Fluctuating potential signals from the cathode heater voltage may be eliminated through the use of direct-current cathode-heater voltages. However, this introduces a minor uncertainty, because there is a DC voltage gradient along the cathode coil. If the cathode-emission spot and the anode-collection spot are not at the same point along the filament, then there is an uncertain DC offset between anode and cathode half cycles in the capacitive waveform. This may be corrected by inserting a pair of diodes in the filament circuit to force cathode current emission to occur at the negative end of the filament, and anode current collection to occur at the positive end of the filament. Thus, the offset between anode and cathode half cycles becomes simply the heater voltage.
A negative-feedback operational amplifier may be introduced to provide high input impedance and low output impedance to the oscilloscope so that the principles of the invention may be applied to small-diameter, compact fluorescent lamps. Through proper grounding, the signal lead and shielded cable may be held at the same potential, so that no current flows between them despite the capacitance between them. Thus, the capacitance does not shunt the signal to ground, and the apparent amplitude of the cathode fall variation is unaffected.
According to an aspect of the invention, cathode fall may be measured in linear fluorescent lamps operated on 60-Hz AC. The cathode-heating-profile obtained for 60 Hz AC may then be used as a guide in the design of electronic dimming ballasts operating at higher AC frequencies. The inventive techniques may also be used in the design of cathodes for newly-developed lamps, to obtain optimum designs without need for extensive lamp life-testing.
In the drawings, wherein like numerals indicate like elements:
As shown, a closely-fitting, conductive sleeve 8 may surround a portion of the lamp 1 that contains the electrode 3. The sleeve 8, which may be a foil sheet, for example, having a length L that is approximately the same as the diameter D of the lamp 1, forms one plate of a capacitor. The negative glow plasma 4 forms a second plate of the capacitor. A grounded metal sleeve 17 may surround the lamp 1 to shield the detection circuit from interference from any stray, high-voltage signals that may be produced along the lamp 1.
An operational amplifier 9, which may be a “Burr-Brown” Model OPA121KP, for example, may be electrically coupled to the sleeve 8 to measure the potential of the sleeve 8. The operational amplifier may be configured in a differential-amplifier, negative-feedback manner, as shown. In an example embodiment, the operational amplifier 9 may be configured to have an effective input impedance that is greater than about 1013 ohms, and a DC offset of less than about 5 picoamperes. The operational amplifier 9 may include a connection 10 to a positive DC power supply (not shown), and a connection 11 to a negative DC power supply (not shown). Thus, if the power supplies are ±16 volts, for example, the operational amplifier 9 can accept a 32-volt range of input potentials before reaching a limiting saturation.
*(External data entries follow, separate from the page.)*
This is an optimization exercise on Yosys and OpenROAD, whose aim is small area, a short achievable clock period and few clock cycles, not a production implementation. Function was checked by simulation only, so behaviour that the tests miss may differ from the original. Power is estimated from default activity; no workload was simulated.

// gpu
module gpu #(
    parameter DATA_MEM_ADDR_BITS = 8,
    parameter DATA_MEM_DATA_BITS = 8,
    parameter DATA_MEM_NUM_CHANNELS = 4,
    parameter PROGRAM_MEM_ADDR_BITS = 8,
    parameter PROGRAM_MEM_DATA_BITS = 16,
    parameter PROGRAM_MEM_NUM_CHANNELS = 1,
    parameter NUM_CORES = 2,
    parameter THREADS_PER_BLOCK = 4
) (
    input wire clk,
    input wire reset,
    input wire start,
    output wire done,
    input wire device_control_write_enable,
    input wire [7:0] device_control_data,  
    output wire [PROGRAM_MEM_NUM_CHANNELS-1:0] program_mem_read_valid,
    output wire [PROGRAM_MEM_NUM_CHANNELS*PROGRAM_MEM_ADDR_BITS-1:0] program_mem_read_address,
    input wire [PROGRAM_MEM_NUM_CHANNELS-1:0] program_mem_read_ready,
    input wire [PROGRAM_MEM_NUM_CHANNELS*PROGRAM_MEM_DATA_BITS-1:0] program_mem_read_data,
    output wire [DATA_MEM_NUM_CHANNELS-1:0] data_mem_read_valid,
    output wire [DATA_MEM_NUM_CHANNELS*DATA_MEM_ADDR_BITS-1:0] data_mem_read_address,
    input wire [DATA_MEM_NUM_CHANNELS-1:0] data_mem_read_ready,
    input wire [DATA_MEM_NUM_CHANNELS*DATA_MEM_DATA_BITS-1:0] data_mem_read_data,
    output wire [DATA_MEM_NUM_CHANNELS-1:0] data_mem_write_valid,
    output wire [DATA_MEM_NUM_CHANNELS*DATA_MEM_ADDR_BITS-1:0] data_mem_write_address,
    output wire [DATA_MEM_NUM_CHANNELS*DATA_MEM_DATA_BITS-1:0] data_mem_write_data,
    input wire [DATA_MEM_NUM_CHANNELS-1:0] data_mem_write_ready
);
==> flow/config.mk <==
export PLATFORM = sky130hd
export DESIGN_NAME = gpu
export DESIGN_NICKNAME = gpu
export VERILOG_FILES = /design/flow/design.v
export SDC_FILE = /design/flow/constraint.sdc
export NUM_CORES = 8
export LEC_CHECK = 0
export CAP_MARGIN = 20
export CORE_MARGIN = 2
export CORE_UTILIZATION = 40
export SLEW_MARGIN = 20
==> flow/constraint.sdc <==
create_clock -name core_clock -period 14.0 [get_ports {clk}]
set_input_delay 2.8000 -clock core_clock [delete_from_list [all_inputs] [get_ports {clk}]]
set_output_delay 2.8000 -clock core_clock [all_outputs]
set_load 0.01 [all_outputs]
standard.sh (not shown) runs the stock make flow with config.mk's settings and CLKGATE_MAP_FILE= SYNTH_SCRIPT=/design/flow/synth_recipe.tcl, a recipe that flattens the netlist after the stock synthesis.
==> flow/flow/run.sh <==
#!/bin/bash
set -euo pipefail
bash standard.sh synth > synth.log 2>&1
bash standard.sh SETUP_SLACK_MARGIN=9.5 finish > layout.log 2>&1
Testbench counts at the start, summed over its fixed seeds: cycles 24,217.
The operational amplifier 9 may also include a first input, or “live,” terminal 12, a second input, or “reference,” terminal 13, and an output terminal 14. The reference terminal 13 may be connected directly to the output terminal 14 of the operational amplifier 9. The live terminal 12 may be electrically coupled to the sleeve 8 via an electrically conductive lead 18A. The lead 18A may be provided as part of a shielded cable 18 comprising the lead 18A shielded by an electrical shield 18B. The shield 18B of lead 18 may be electrically coupled to the reference terminal 13 and, thus, to the output terminal 14 of the operational amplifier 9.
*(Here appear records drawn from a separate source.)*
Source: an optimization exercise on an open RTL-to-GDS flow (aim: small area). Production flows keep margins and buffers that such runs may drop.
Where RTL was checked, it was by simulation tests only, not by an equivalence proof against the original.
Power is estimated from default activity; no workload was simulated.

## before
==> module system, before the edit <==
module system(output wire RsTx, input wire RsRx, input clk, input btnC);
    wire reset = btnC;
    reg  [7:0] rv;
    reg        lastb;
    reg  [7:0] rxd;
    wire new_input = (rv == 8'd161);
    wire rx_idle   = (rv == 8'd0) | new_input;
    wire rx_samp   = (rv[3:0] == 4'd0) & (rv[7:5] != 3'd0) & ~(rv[7] & rv[5]);
    always @(posedge clk) begin
        if (reset) begin
            rv <= 8'd0; lastb <= 1'b1;
        end else begin
            lastb <= RsRx;
            if (rx_idle & lastb & ~RsRx) rv <= 8'd8;
            else if (new_input)          rv <= 8'd0;
            else if (rv != 8'd0)         rv <= rv + 8'd1;
            if (rx_samp) rxd <= {RsRx, rxd[7:1]};
        end
    end
    reg  [7:0] u;
    reg  [7:0] txb;
    reg        txo, tml;
    wire [7:0] tb = tml ? lc : txb;
    assign RsTx = txo;
    wire sent = (u == 8'd0);
    wire issue;
    always @(posedge clk) begin
        if (reset) begin
            u <= 8'd0; txo <= 1'b1;
        end else begin
            if (issue)          u <= 8'd102;
            else if (u != 8'd0) u <= u + 8'd1;
            if (issue) begin tml <= ~cnt[4]; if (cnt[5]) txb <= {4'h3, B[3:0]}; end
            else if (got & (st == GETR)) txb <= rxd;
            if (u == 8'd0) txo <= 1'b1;
            else if (u[3:0] == 4'hF) begin
                case (u[7:4])
                    4'd6:  txo <= 1'b0;
                    4'd7: txo <= tb[0];
                    4'd8: txo <= tb[1];
                    4'd9: txo <= tb[2];
                    4'd10: txo <= tb[3];
                    4'd11: txo <= tb[4];
                    4'd12: txo <= tb[5];
                    4'd13: txo <= tb[6];
                    4'd14: txo <= tb[7];
                    default: ;
                endcase
            end
        end
    end
    localparam GETR = 3'd0, GETD = 3'd1, REN = 3'd2, CALC = 3'd3, SEND = 3'd4, DLY = 3'd5;
    reg  [2:0]  st;
    reg  [5:0]  cnt;      
    reg  [1:0]  op;       
    reg  [15:0] A, B, R;  
    reg         s, err, pz;
    wire inget  = (st == GETR) | (st == GETD);
    wire got    = inget & new_input;
    wire is_cr  = (rxd == 8'h0D);
    wire is_bs  = (rxd == 8'h08);
    wire is_dig = (rxd[7:4] == 4'h3) & (rxd[3:0] <= 4'd9);
    wire echo   = (st == GETR) ? ~is_bs : is_dig;
    assign issue = (st == SEND) & (cnt[3:0] != 4'd0) & sent;
    wire pshift = issue & (cnt[5:4] == 2'd0) & (cnt[3:0] >= 4'd2) & (cnt[3:0] <= 4'd9);
    wire neg = s & (R != 16'd0);
    reg [7:0] lc;
    always @* begin
        case (cnt)
            6'd13: lc = err ? 8'h00 : 8'h0D;
            6'd12: lc = err ? 8'h0D : 8'h0A;
            6'd11: lc = err ? 8'h0A : (neg ? 8'h2D : 8'h2B);
            6'd10: lc = err ? 8'h4E : 8'h28;
            6'd9:  lc = err ? 8'h2F : 8'h20;
            6'd8:  lc = err ? 8'h4E : {4'h3, A[3:0]};
            6'd7, 6'd6, 6'd5: lc = err ? 8'h20 : {4'h3, A[3:0]};
            6'd3:  lc = err ? 8'h20 : 8'h29;
            6'd1:  lc = 8'h3A;
            default: lc = 8'h20;
        endcase
    end
    always @(posedge clk) begin
        if (reset) begin
            st <= CALC; cnt <= 6'd46;
        end else begin
            case (st)
                GETR, GETD: if (new_input) begin
                    if (is_cr) begin st <= CALC; cnt <= 6'd47; end
                    else begin st <= REN; cnt <= ~echo ? 6'd16 : (st == GETD) ? 6'd49 : 6'd17; end
                end
                REN:  st <= SEND;
                CALC: if (cnt == 6'd14) st <= SEND; else cnt <= cnt - 6'd1;
                SEND: if (cnt[3:0] == 4'd0) st <= cnt[4] ? GETD : GETR;
                      else if (sent) begin st <= DLY; cnt <= cnt - 6'd1; end
                DLY:  if (u == 8'd122) st <= SEND;
                default: st <= GETR;
            endcase
        end
        if (got & (st == GETR)) op <= (rxd == 8'h2F) ? 2'd3 : (rxd == 8'h2A) ? 2'd2 : (rxd == 8'h2D) ? 2'd1 : 2'd0;
    end
    function [3:0] n9(input [3:0] d);
        n9 = 4'd9 - d;
    endfunction
    reg xc, yc;
    reg [15:0] sum;
    reg        cy;
    reg [4:0]  t;
    reg [3:0]  xd, yd;
    integer k;
    always @* begin
        cy = xc | yc;
        for (k = 0; k < 4; k = k + 1) begin
            xd = xc ? n9(R[4*k +: 4]) : R[4*k +: 4];
            yd = yc ? n9(B[4*k +: 4]) : B[4*k +: 4];
            t  = xd + yd + cy;
            if (t > 5'd9) begin sum[4*k +: 4] = t[3:0] + 4'd6; cy = 1'b1; end
            else          begin sum[4*k +: 4] = t[3:0];        cy = 1'b0; end
        end
    end
    localparam AI = 3'd0, AR = 3'd1, AP = 3'd2, AL = 3'd3, AZ = 3'd4;
    reg [2:0] as;
    reg [1:0] dc;
    wire enter_d = got & (st == GETD) & is_cr;
    wire enter_r = got & (st == GETR) & is_cr;
    wire Bz      = (B == 16'd0);
    wire magadd  = ~(op[0] ^ s);
    wire isdiv   = op[0];
    wire [15:0] Rrot = {R[11:0], A[15:12]};
    always @* begin
        xc = (as == AR);
        yc = (as == AL) ? isdiv : (as == AR) ? 1'b0 : ~magadd;
    end
    always @(posedge clk) begin
        if (reset) begin
            A <= 16'd0; B <= 16'd0; R <= 16'd0; s <= 1'b0; err <= 1'b0; pz <= 1'b1;
            as <= AI; dc <= 2'd0;
        end else begin
            if ((got & is_dig) | pshift) B <= {B[11:0], got ? rxd[3:0] : 4'd0};
            if (pshift) begin R <= Rrot; A <= {A[11:0], R[15:12]}; end
            if (enter_r) pz <= 1'b1;
            if (enter_d) begin
                pz <= Bz;
                if (~err) begin
                    if (~op[1]) begin
                        if (magadd) begin R <= sum; if (cy) err <= 1'b1; end
                        else if (cy) R <= sum;
                        else as <= AR;
                    end else if (isdiv & (pz | Bz)) err <= 1'b1;
                    else as <= AP;
                end
            end
            case (as)
                AR: begin R <= sum; s <= ~s; as <= AI; end
                AP: begin
                    R <= Rrot; A <= {A[11:0], R[15:12]};
                    if (cnt == (isdiv ? 6'd43 : 6'd44)) begin as <= AL; dc <= 2'd0; end
                end
                AL: begin
                    if (isdiv ? cy : (A[15:12] != 4'd0)) begin
                        R <= sum;
                        if (isdiv) A[3:0] <= A[3:0] + 4'd1;
                        else begin A[15:12] <= A[15:12] - 4'd1; if (cy) err <= 1'b1; end
                    end else if (dc == 2'd3) begin
                        as <= isdiv ? AZ : AI; dc <= 2'd0;
                    end else begin
                        R <= Rrot; A <= {A[11:0], R[15:12]}; dc <= dc + 2'd1;
                        if (R[15:12] != 4'd0) err <= 1'b1;
                    end
                end
                AZ: begin
                    R <= Rrot; A <= {A[11:0], 4'd0}; dc <= dc + 2'd1;
                    if (dc == 2'd3) as <= AI;
                end
                default: ;
            endcase
        end
    end
endmodule
Settings: LEC_CHECK=0, CAP_MARGIN=20, CORE_MARGIN=2, CORE_UTILIZATION=40, CTS_BUF_LIST=sky130_fd_sc_hd__clkbuf_8, SLEW_MARGIN=20; clock period 150.0 ns.
standard.sh (not shown) runs the stock make flow with config.mk's settings and CLKGATE_MAP_FILE= SYNTH_SCRIPT=/design/flow/synth_recipe.tcl, a recipe that flattens the netlist after the stock synthesis.
==> flow/flow/run.sh <==
#!/bin/bash
set -euo pipefail
cd "$(dirname "$0")/.."
W=$PWD
sed "s|$W/synth_recipe.tcl|$W/flow/synth_area.tcl|g" standard.sh > flow/my_standard.sh
grep -q synth_area.tcl flow/my_standard.sh
export CTS_ARGS="-sink_clustering_enable -repair_clock_nets -buf_list sky130_fd_sc_hd__clkbuf_8 -dont_use_dummy_load"
bash flow/my_standard.sh finish > "$W/flow_make.log" 2>&1
==> flow/flow/abc_area.script <==
&get -n
&st
&syn2
&dch -f
&nf -a -R 1000
&put
mfs3 -ae
==> flow/flow/my_standard.sh <==
#!/bin/bash
# The standard flow's own layout of this design, on the ORFS make targets given (by default finish). After
# finish it leaves the final layout's DEF at /design/flow/out/final.def.
set -euo pipefail
make -C /OpenROAD-flow-scripts/flow DESIGN_CONFIG=/design/flow/config.mk WORK_HOME=/design/flow/orfs CLKGATE_MAP_FILE= SYNTH_SCRIPT=/design/flow/flow/synth_area.tcl CAP_MARGIN=20 CORE_MARGIN=2 CORE_UTILIZATION=40 CTS_BUF_LIST=sky130_fd_sc_hd__clkbuf_8 SLEW_MARGIN=20 "${@:-finish}"
if [[ -f /design/flow/orfs/results/sky130hd/system/base/6_final.odb ]]; then
  : # left out here: write the final layout as DEF
fi
==> flow/flow/synth_area.tcl <==
# The standard flow's synthesis (synth_recipe.tcl) with ABC mapping for area instead of delay
set ::area_dir [file dirname [file normalize [info script]]]
proc abc {args} {
  set j [lsearch -exact $args -script]
  if {$j >= 0} { set args [lreplace $args [expr {$j+1}] [expr {$j+1}] [file join $::area_dir abc_area.script]] }
  yosys abc {*}$args
}
source [file join [file dirname $::area_dir] synth_recipe.tcl]
before completed every stage of the flow, and the final layout passed the timing, design-rule and antenna checks.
The output terminal 14 of the operational amplifier 9 may be electrically coupled to an input terminal of an oscilloscope 16 via an electrically conductive lead 15A. The lead 15A may be provided as part of a shielded cable 15 comprising the lead 15A shielded by an electrical shield 15B. The shield 15B may be connected to ground 7. It should be understood that the impedance presented to the output terminal 14 of the operational amplifier 9 is the input impedance of the oscilloscope 16 (which may, for example, be set at 50 ohms, directly coupled). Because of the relatively low input impedance of the oscilloscope 16, a relatively long shielded cable 15, with significant capacitance to ground, can be tolerated without degradation of the signal waveform received from the sleeve 8.
The output terminal 14 may be driven by the operational amplifier 9 at a potential that is essentially identical to the potential applied to the input terminal 12, i.e., the potential of the sleeve 8. Thus, the internal lead 18A and external shield 18B of the shielded cable 18 may be set at the same potential so that no current flows between them despite the capacitance between the lead 18A and shield 18B. Consequently, the connection between the sleeve 8 and the amplifier input terminal 12 may be effectively protected from the influence of extraneous signals, without any appreciable loss of the signal from the sleeve 8 that may be due to capacitive leakage to the shield 18B.
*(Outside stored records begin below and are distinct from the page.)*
Background: an optimization exercise with open tools, aiming at small area. Do not read the settings as production practice. At most, simulation tests tie the RTL to the original design; equivalence was not proved. Power figures rest on the tool's default switching activity, not on a simulated workload.

== north ==
## FlappyBird
module FlappyBird(
    input CLOCK_50,
    input rst_n,
    input [1:0] KEY,
    output VGA_HS,
    output VGA_VS,
    output [7:0] VGA_R, VGA_G, VGA_B,
    output [6:0] HEX2, HEX1, HEX0,
    output VGA_BLANK_N,
    output VGA_SYNC_N,
    output VGA_CLK
    );
    function ge10(input [9:0] x, input [9:0] c);
        integer i;
        reg r;
        begin
            r = 1'b1;
            for (i = 0; i < 10; i = i + 1)
                r = c[i] ? (x[i] & r) : (x[i] | r);
            ge10 = r;
        end
    endfunction
    function ge11(input [10:0] x, input [10:0] c);
        integer i;
        reg r;
        begin
            r = 1'b1;
            for (i = 0; i < 11; i = i + 1)
                r = c[i] ? (x[i] & r) : (x[i] | r);
            ge11 = r;
        end
    endfunction
    function in10(input [9:0] x, input [9:0] lo, input [9:0] hi1);
        in10 = ge10(x, lo) & ~ge10(x, hi1);
    endfunction
    function in11(input [10:0] x, input [10:0] lo, input [10:0] hi1);
        in11 = ge11(x, lo) & ~ge11(x, hi1);
    endfunction
    function [9:0] addk10(input [9:0] a, input [9:0] k);
  ...
Settings: LEC_CHECK=0, CAP_MARGIN=20, CORE_MARGIN=2, CORE_UTILIZATION=70, CTS_BUF_LIST=sky130_fd_sc_hd__clkbuf_4 sky130_fd_sc_hd__clkbuf_8, PLACE_DENSITY=0.8, SLEW_MARGIN=20; clock period 10.0 ns.
standard.sh (not shown) runs the stock make flow with config.mk's settings and CLKGATE_MAP_FILE= SYNTH_SCRIPT=/design/flow/synth_recipe.tcl, a recipe that flattens the netlist after the stock synthesis.
==> flow/flow/run.sh <==
#!/bin/bash
set -euo pipefail
W=$(pwd)
# synthesis script: the standard flow's, sourcing a copy of ORFS's synth.tcl whose abc
# call uses our script
sed -e "s#^  log_cmd abc {\*}\$abc_args#  log_cmd abc {*}[lreplace \$abc_args 1 1 $W/flow/abc_area.script]#" \
    "$FLOW_HOME/scripts/synth.tcl" > "$W/synth_area.tcl"
grep -q "abc_area.script" "$W/synth_area.tcl"
sed -e "s#source \$::env(SCRIPTS_DIR)/synth.tcl#source $W/synth_area.tcl#" \
    "$W/synth_recipe.tcl" > "$W/synth_recipe_area.tcl"
grep -q "synth_area.tcl" "$W/synth_recipe_area.tcl"
# standard.sh with our synthesis script and no adder cell mapping
sed -e "s#SYNTH_SCRIPT=[^ ]*#SYNTH_SCRIPT=$W/synth_recipe_area.tcl ADDER_MAP_FILE=#" \
    "$W/standard.sh" > "$W/standard_area.sh"
grep -q "synth_recipe_area.tcl" "$W/standard_area.sh"
export BUFFER_PORTS_ARGS="-buffer_cell sky130_fd_sc_hd__buf_1"
bash "$W/standard_area.sh" > "$W/flow.log" 2>&1
==> flow/flow/abc_area.script <==
strash
dc2
&get -n
&deepsyn -T 120
&put
strash
dc2
&get -n
&dch -f
&nf -a -R 1000
&put
Changes in south relative to north:
--- a/flow/design.v
+++ b/flow/design.v
@@ -162,48 +162,48 @@
                 else bq <= 10'd908;
             end else begin
                 if (btop) bq <= 10'd334;
                 else bq <= bird_dn;
             end
             xq <= w1 ? 10'd889 : x1_mv;
             if (w1) ny1 <= newny;
             if (w2) ny2 <= newny;
             if (w3) ny3 <= newny;
         end
     reg [1:0] sd2;
     reg [3:0] sd1, sd0;
-    reg si;
+    reg sc, si;
     wire d0n = sd0[3] & sd0[0];
     wire d1n = sd1[3] & sd1[0];
     wire top = sd2[1] & sd1[2] & ~sd1[1] & sd1[0] & sd0[2] & ~sd0[1] & sd0[0];  
     wire k0 = pix_en & si;
     wire k1 = k0 & d0n;
     wire k2 = k1 & d1n;
-    wire zall = pix_en & hz | k0 & top;
+    wire zall = pix_en & sc | k0 & top;
     wire [9:0] sd0_inc = inc10({6'b0, sd0}, k0);
     wire [9:0] sd1_inc = inc10({6'b0, sd1}, k1);
     wire [9:0] sd2_inc = inc10({8'b0, sd2}, k2);
     always @(posedge CLOCK_50, negedge rst_n)
         if (!rst_n) begin
-            sd2 <= 2'd0; sd1 <= 4'd0; sd0 <= 4'd0; si <= 1'b0;
+            sd2 <= 2'd0; sd1 <= 4'd0; sd0 <= 4'd0; sc <= 1'b0; si <= 1'b0;
         end else begin
             sd0 <= (zall | k1) ? 4'd0 : sd0_inc[3:0];
             sd1 <= (zall | k2) ? 4'd0 : sd1_inc[3:0];
             sd2 <= zall ? 2'd0 : sd2_inc[1:0];
             if (!clr_n) begin
-                si <= 1'b0;
+                sc <= 1'b1; si <= 1'b0;
             end else if (active & (w1 | w2 | w3)) begin
-                si <= 1'b1;
+                sc <= 1'b0; si <= 1'b1;
             end else if (pix_en) begin
-                si <= 1'b0;
+                sc <= 1'b0; si <= 1'b0;
             end
         end
     hex_decoder H0(.d(sd0), .seg(HEX0));
     hex_decoder H1(.d(sd1), .seg(HEX1));
     assign HEX2 = {~sd2[1], sd2[0] | sd2[1], sd2[0], sd2[0], sd2[1], 1'b0, sd2[0]};
     wire [9:0] bd = sub10(vq, bq);
     wire bpix = in10(hp, 10'd180, 10'd211) & bird_ok & ~ge10(bd, 10'd31);
     wire [10:0] w = sub11({1'b0, hp}, {1'b0, xq});
     wire [10:0] wu = {~w[10], w[9:0]};
     assign sw = in11(wu, 11'd1024, 11'd1085);    
     wire s2a = in11(wu, 11'd1284, 11'd1345);   
     wire s2b = in11(wu, 11'd489, 11'd550);     
[summary]
From north to south the numbers moved as follows: shortest period the worst path allows now sits higher; sequential portion of the cell area +0.29 points; period utilization climbed 6.9 points; number of buffers added by the clock tree synthesis step now sits at about the same level. south against north; power is down slightly. Comparing the two runs side by side, south comes out behind north on cell area after synthesis. Switching power total: south vs north down about 3.8%. Diff north -> south | critical path depth | down by more than 10%. Hold slack delta for south relative to north: 0.011 ns lower. Aggregate routed wire length, north and south: lower on south.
The use of the operational amplifier 9 thus improves upon the method of Hammer in at least two significant ways. First, the relatively high input impedance at the input terminal 12 makes possible measurements on lamps of the smallest diameters currently available (i.e., T2). For T12 lamps, for example, the maximum capacitance between the sleeve 8 and the negative glow plasma 4 is known to be about 12 pf, with a 60-Hz impedance of 2.2×108 ohms. For T2 lamps, the corresponding values would be 0.33 pf and 7.9×109 ohms. An effective input impedance of >1013 ohms for the operational amplifier 9 is many times greater than these values, which ensures no “loading” of the capacitor formed by the sleeve 8 and plasma 4 by the measuring circuit.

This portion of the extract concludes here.